$ cat config.mk
export PLATFORM = sky130hd
export DESIGN_NAME = mds_top
export DESIGN_NICKNAME = d
export VERILOG_FILES = /design/src/hw/mds_top.v
export VERILOG_INCLUDE_DIRS = /design/src /design/src/hw
export SDC_FILE = /design/constraint.sdc
export NUM_CORES = 1
export LEC_CHECK = 0
export BUFFER_PORTS_ARGS = -buffer_cell sky130_fd_sc_hd__buf_4
export CAP_MARGIN = 20
export CORE_ASPECT_RATIO = 0.8
export CORE_MARGIN = 2
export CORE_UTILIZATION = 56
export CTS_BUF_LIST = sky130_fd_sc_hd__clkbuf_16
export DETAILED_ROUTE_END_ITERATION = 10
export PLACE_DENSITY = 0.79
export SYNTH_ARGS = -nofsm -noshare
export SYNTH_HDL_FRONTEND = slang
export SYNTH_SLANG_ARGS = --single-unit
$ cat constraint.sdc
create_clock -name pclk -period 2.5 [get_ports pclk]
set_input_delay 0.125 -clock pclk [delete_from_list [all_inputs] [get_ports pclk]]
set_output_delay 0.125 -clock pclk [all_outputs]
set_load 0.01 [all_outputs]
$ cat src/hw/mds_regs.vh
`ifndef MDS_REGS_VH
`define MDS_REGS_VH
// ----------------------------------------------------------------
// register byte offsets
// ----------------------------------------------------------------
`define MDS_OFF_CTRL      12'h000
`define MDS_OFF_DIP_WIN   12'h004
`define MDS_OFF_DIP_DUR   12'h008
`define MDS_OFF_DIP_DLY   12'h00c
`define MDS_OFF_DIP_LVL   12'h010
`define MDS_OFF_AM_CFG    12'h014
`define MDS_OFF_AM1_LVL   12'h018
`define MDS_OFF_AM2_LVL   12'h01c
`define MDS_OFF_PERM      12'h020
`define MDS_OFF_STATUS    12'h024
`define MDS_OFF_AM1_VAL   12'h028
`define MDS_OFF_AM2_VAL   12'h02c
`define MDS_OFF_TMAX      12'h030
// ----------------------------------------------------------------
// ctrl fields
// ----------------------------------------------------------------
`define MDS_CTRL_DIP_EN   0
`define MDS_CTRL_DIP_RCL  1
`define MDS_CTRL_AR_EN    2
`define MDS_CTRL_SRC_VM   3
`define MDS_CTRL_RST      32'h0000_0000
// ----------------------------------------------------------------
// analog module config fields, per module 8 bits at index*8
// ----------------------------------------------------------------
`define MDS_AM_EN         0
`define MDS_AM_TEMP       1
`define MDS_AM_MISS_REAC  2
`define MDS_AM_CFG_RST    32'h0000_0404
// ----------------------------------------------------------------
// scales and timing
// ----------------------------------------------------------------
`define MDS_KELVIN_ZERO_C 16'h0111
`define MDS_ANALOG_FULL   16'h6c00
`define MDS_CLK_HZ        50000000
`define MDS_TICK_MS       1
`define MDS_TICK_CYC      (`MDS_CLK_HZ / 1000 * `MDS_TICK_MS)
`define MDS_RCL_MS        1000
// ----------------------------------------------------------------
// modes
// ----------------------------------------------------------------
`define MDS_MODE_AUTO     3'b001
`define MDS_MODE_FIRST_LOCAL_SETTING     3'b010
`define MDS_MODE_SECOND_LOCAL_SETTING     3'b100
`endif

$ cat src/hw/mds_top.v
`timescale 1ns/100ps
module mds_top
(
  // apb
  input  wire        pclk,
  input  wire        presetn,
  input  wire        psel,
  input  wire        penable,
  input  wire        pwrite,
  input  wire [11:0] paddr,
  input  wire [31:0] pwdata,
  output reg  [31:0] prdata,
  output wire        pready,
  output wire        pslverr,
  // voltage dip sources
  input  wire [15:0] supply_voltage,
  input  wire        ext_low_voltage,
  // motor request and contactor
  input  wire        motor_run_req,
  output reg         contactor_on,
  output reg         dip_active,
  output reg         dip_duration_error,
  output wire        inhibit_low_protection,
  // analog modules: three 16-bit channels each
  input  wire [1:0]  am_present,
  input  wire [47:0] am1_values,
  input  wire [47:0] am2_values,
  output reg  [1:0]  am_missing_fault,
  output reg  [1:0]  am_temp_warn,
  output reg  [1:0]  am_temp_trip,
  // mode selection
  input  wire        bus_fault,
  input  wire        remote_request,
  input  wire        panel_menu_active,
  input  wire [2:0]  multifunction_inputs,
  input  wire [1:0]  force_local_sel,
  // command sources: 0 cyclic bus, 1 di, 2 panel, 3 acyclic bus
  input  wire [3:0]  src_start,
  input  wire [3:0]  src_stop,
  output reg  [2:0]  active_mode,
  output reg         start_cmd,
  output reg         stop_cmd
);
`include "mds_regs.vh"
  // --------------------------------------------------------------
  // registers
  // --------------------------------------------------------------
  reg [31:0] ctrl;
  reg [15:0] win_ms;
  reg [15:0] dur_ms;
  reg [15:0] dly_ms;
  reg [31:0] dip_lvl;
  reg [31:0] am_cfg;
  reg [31:0] am1_lvl;
  reg [31:0] am2_lvl;
  reg [23:0] perm;
  wire       wr_en = psel & penable & pwrite;
  wire       rd_hit;
  assign pready  = 1'b1;
  assign pslverr = psel & penable & ~rd_hit;
  assign rd_hit  = (paddr <= `MDS_OFF_TMAX) && (paddr[1:0] == 2'b00);
  always @(posedge pclk or negedge presetn)
  begin
    if (!presetn)
    begin
      ctrl    <= `MDS_CTRL_RST;
      win_ms  <= 16'h0000;
      dur_ms  <= 16'h0000;
      dly_ms  <= 16'h0000;
      dip_lvl <= 32'h0000_0000;
      am_cfg  <= `MDS_AM_CFG_RST;
      am1_lvl <= 32'hffff_ffff;
      am2_lvl <= 32'hffff_ffff;
      perm    <= 24'h000000;
    end
    else if (wr_en)
    begin
      if (paddr == `MDS_OFF_CTRL)
        ctrl <= pwdata;
      else if (paddr == `MDS_OFF_DIP_WIN)
        win_ms <= pwdata[15:0];
      else if (paddr == `MDS_OFF_DIP_DUR)
        dur_ms <= pwdata[15:0];
      else if (paddr == `MDS_OFF_DIP_DLY)
        dly_ms <= pwdata[15:0];
      else if (paddr == `MDS_OFF_DIP_LVL)
        dip_lvl <= pwdata;
      else if (paddr == `MDS_OFF_AM_CFG)
        am_cfg <= pwdata;
      else if (paddr == `MDS_OFF_AM1_LVL)
        am1_lvl <= pwdata;
      else if (paddr == `MDS_OFF_AM2_LVL)
        am2_lvl <= pwdata;
      else if (paddr == `MDS_OFF_PERM)
        perm <= pwdata[23:0];
    end
  end
  // --------------------------------------------------------------
  // millisecond tick
  // --------------------------------------------------------------
  reg [15:0] tick_cnt;
  reg        tick;
  always @(posedge pclk or negedge presetn)
  begin
    if (!presetn)
    begin
      tick_cnt <= 16'h0000;
      tick     <= 1'b0;
    end
    else if (tick_cnt == `MDS_TICK_CYC - 1)
    begin
      tick_cnt <= 16'h0000;
      tick     <= 1'b1;
    end
    else
    begin
      tick_cnt <= tick_cnt + 16'h0001;
      tick     <= 1'b0;
    end
  end
  // --------------------------------------------------------------
  // dip detection
  // --------------------------------------------------------------
  reg  low_v;
  wire dip_now = ctrl[`MDS_CTRL_SRC_VM] ? low_v : ext_low_voltage;
  always @(posedge pclk or negedge presetn)
  begin
    if (!presetn)
      low_v <= 1'b0;
    else if (!low_v && supply_voltage < dip_lvl[15:0])
      low_v <= 1'b1;
    else if (low_v && supply_voltage >= dip_lvl[31:16])
      low_v <= 1'b0;
  end
  assign inhibit_low_protection = dip_active;
  // --------------------------------------------------------------
  // dip state machine
  // --------------------------------------------------------------
  localparam ST_RUN  = 4'b0001;
  localparam ST_DIP  = 4'b0010;
  localparam ST_OFF  = 4'b0100;
  localparam ST_WAIT = 4'b1000;
  reg  [3:0]  state;
  reg  [15:0] dip_ms;
  reg  [15:0] rest_ms;
  reg  [15:0] since_ms;
  reg         since_valid;
  wire        dip_en  = ctrl[`MDS_CTRL_DIP_EN];
  wire        ar_en   = ctrl[`MDS_CTRL_AR_EN];
  wire        rapid   = ctrl[`MDS_CTRL_DIP_RCL] && since_valid &&
                        since_ms < `MDS_RCL_MS;
  wire        dip_rise = dip_now && !dip_active && dip_en;
  always @(posedge pclk or negedge presetn)
  begin
    if (!presetn)
    begin
      state              <= ST_RUN;
      dip_active         <= 1'b0;
      dip_ms             <= 16'h0000;
      rest_ms            <= 16'h0000;
      since_ms           <= 16'h0000;
      since_valid        <= 1'b0;
      contactor_on       <= 1'b0;
      dip_duration_error <= 1'b0;
    end
    else
    begin
      if (dip_rise)
      begin
        since_ms    <= 16'h0000;
        since_valid <= 1'b1;
      end
      else if (tick && since_valid && since_ms < `MDS_RCL_MS)
        since_ms <= since_ms + 16'h0001;
      if (!motor_run_req)
        dip_duration_error <= 1'b0;
      case (state)
        ST_RUN:
        begin
          contactor_on <= motor_run_req;
          dip_active   <= 1'b0;
          if (dip_rise && motor_run_req)
          begin
            dip_active <= 1'b1;
            dip_ms     <= 16'h0000;
            if (rapid)
            begin
              contactor_on <= 1'b0;
              state        <= ST_OFF;
            end
            else
              state <= ST_DIP;
          end
        end
        ST_DIP, ST_OFF:
        begin
          if (tick && dip_active)
            dip_ms <= dip_ms + 16'h0001;
          if (state == ST_DIP && dip_ms >= win_ms)
          begin
            contactor_on <= 1'b0;
            state        <= ST_OFF;
          end
          if (dip_active && dip_ms >= dur_ms && state == ST_OFF)
            dip_duration_error <= 1'b1;
          if (!dip_now)
          begin
            dip_active <= 1'b0;
            rest_ms    <= 16'h0000;
            if (state == ST_DIP && dip_ms < win_ms)
              state <= ST_RUN;
            else if (dip_active && ar_en && dip_ms < dur_ms &&
                     motor_run_req)
              state <= ST_WAIT;
            // no restart: relay stays off until the request drops
            else if (!motor_run_req)
              state <= ST_RUN;
          end
        end
        ST_WAIT:
        begin
          contactor_on <= 1'b0;
          if (tick)
            rest_ms <= rest_ms + 16'h0001;
          if (!motor_run_req)
            state <= ST_RUN;
          else if (rest_ms >= dly_ms)
            state <= ST_RUN;
        end
        default:
          state <= ST_RUN;
      endcase
    end
  end
  // --------------------------------------------------------------
  // analog modules
  // --------------------------------------------------------------
  function [15:0] max3;
    input [47:0] v;
    reg   [15:0] m;
    begin
      m = (v[15:0] > v[31:16]) ? v[15:0] : v[31:16];
      max3 = (m > v[47:32]) ? m : v[47:32];
    end
  endfunction
  wire [47:0] am_vals [0:1];
  wire [31:0] am_lvls [0:1];
  reg  [15:0] tmax    [0:1];
  assign am_vals[0] = am1_values;
  assign am_vals[1] = am2_values;
  assign am_lvls[0] = am1_lvl;
  assign am_lvls[1] = am2_lvl;
  genvar gi;
  generate
    for (gi = 0; gi < 2; gi = gi + 1)
    begin : g_am
      wire [7:0] cfg  = am_cfg[gi*8 +: 8];
      wire       en   = cfg[`MDS_AM_EN];
      wire       temp = cfg[`MDS_AM_TEMP];
      always @(posedge pclk or negedge presetn)
      begin
        if (!presetn)
        begin
          tmax[gi]             <= 16'h0000;
          am_missing_fault[gi] <= 1'b0;
          am_temp_warn[gi]     <= 1'b0;
          am_temp_trip[gi]     <= 1'b0;
        end
        else
        begin
          tmax[gi] <= max3(am_vals[gi]);
          am_missing_fault[gi] <= en & ~am_present[gi] &
                                  cfg[`MDS_AM_MISS_REAC];
          // channel one levels cover all channels; universal mode
          // only reports raw values
          am_temp_warn[gi] <= en & temp &
                              (tmax[gi] > am_lvls[gi][15:0]);
          am_temp_trip[gi] <= en & temp &
                              (tmax[gi] > am_lvls[gi][31:16]);
        end
      end
    end
  endgenerate
  // --------------------------------------------------------------
  // mode selection and command gating
  // --------------------------------------------------------------
  wire force_local = multifunction_inputs[force_local_sel] &&
                     force_local_sel != 2'b11;
  reg [2:0] next_mode;
  always @*
  begin
    if (bus_fault)
      next_mode = `MDS_MODE_FIRST_LOCAL_SETTING;
    else if (force_local)
      next_mode = `MDS_MODE_SECOND_LOCAL_SETTING;
    else if (remote_request && !panel_menu_active)
      next_mode = `MDS_MODE_AUTO;
    else
      next_mode = `MDS_MODE_FIRST_LOCAL_SETTING;
  end
  // perm: auto [7:0], local 1 [15:8], local 2 [23:16];
  // low nibble start enables, high nibble stop enables
  wire [7:0] sel_perm = (active_mode == `MDS_MODE_AUTO) ? perm[7:0] :
                        (active_mode == `MDS_MODE_SECOND_LOCAL_SETTING) ? perm[23:16] :
                        perm[15:8];
  always @(posedge pclk or negedge presetn)
  begin
    if (!presetn)
    begin
      active_mode <= `MDS_MODE_FIRST_LOCAL_SETTING;
      start_cmd   <= 1'b0;
      stop_cmd    <= 1'b0;
    end
    else
    begin
      active_mode <= next_mode;
      start_cmd   <= |(src_start & sel_perm[3:0]);
      stop_cmd    <= |(src_stop & sel_perm[7:4]);
    end
  end
  // --------------------------------------------------------------
  // read mux
  // --------------------------------------------------------------
  always @*
  begin
    if (paddr == `MDS_OFF_CTRL)
      prdata = ctrl;
    else if (paddr == `MDS_OFF_DIP_WIN)
      prdata = {16'h0000, win_ms};
    else if (paddr == `MDS_OFF_DIP_DUR)
      prdata = {16'h0000, dur_ms};
    else if (paddr == `MDS_OFF_DIP_DLY)
      prdata = {16'h0000, dly_ms};
    else if (paddr == `MDS_OFF_DIP_LVL)
      prdata = dip_lvl;
    else if (paddr == `MDS_OFF_AM_CFG)
      prdata = am_cfg;
    else if (paddr == `MDS_OFF_AM1_LVL)
      prdata = am1_lvl;
    else if (paddr == `MDS_OFF_AM2_LVL)
      prdata = am2_lvl;
    else if (paddr == `MDS_OFF_PERM)
      prdata = {8'h00, perm};
    else if (paddr == `MDS_OFF_STATUS)
      prdata = {16'h0000, active_mode, am_temp_trip, am_temp_warn,
                am_missing_fault, dip_duration_error, dip_active,
                contactor_on, state};
    else if (paddr == `MDS_OFF_AM1_VAL)
      prdata = {16'h0000, am1_values[15:0]};
    else if (paddr == `MDS_OFF_AM2_VAL)
      prdata = {16'h0000, am2_values[15:0]};
    else if (paddr == `MDS_OFF_TMAX)
      prdata = {tmax[1], tmax[0]};
    else
      prdata = 32'h0000_0000;
  end
endmodule // mds_top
________________________
Going through the listing above line by line, tally those containing "pwrite" and state only the total.

**Solution**
2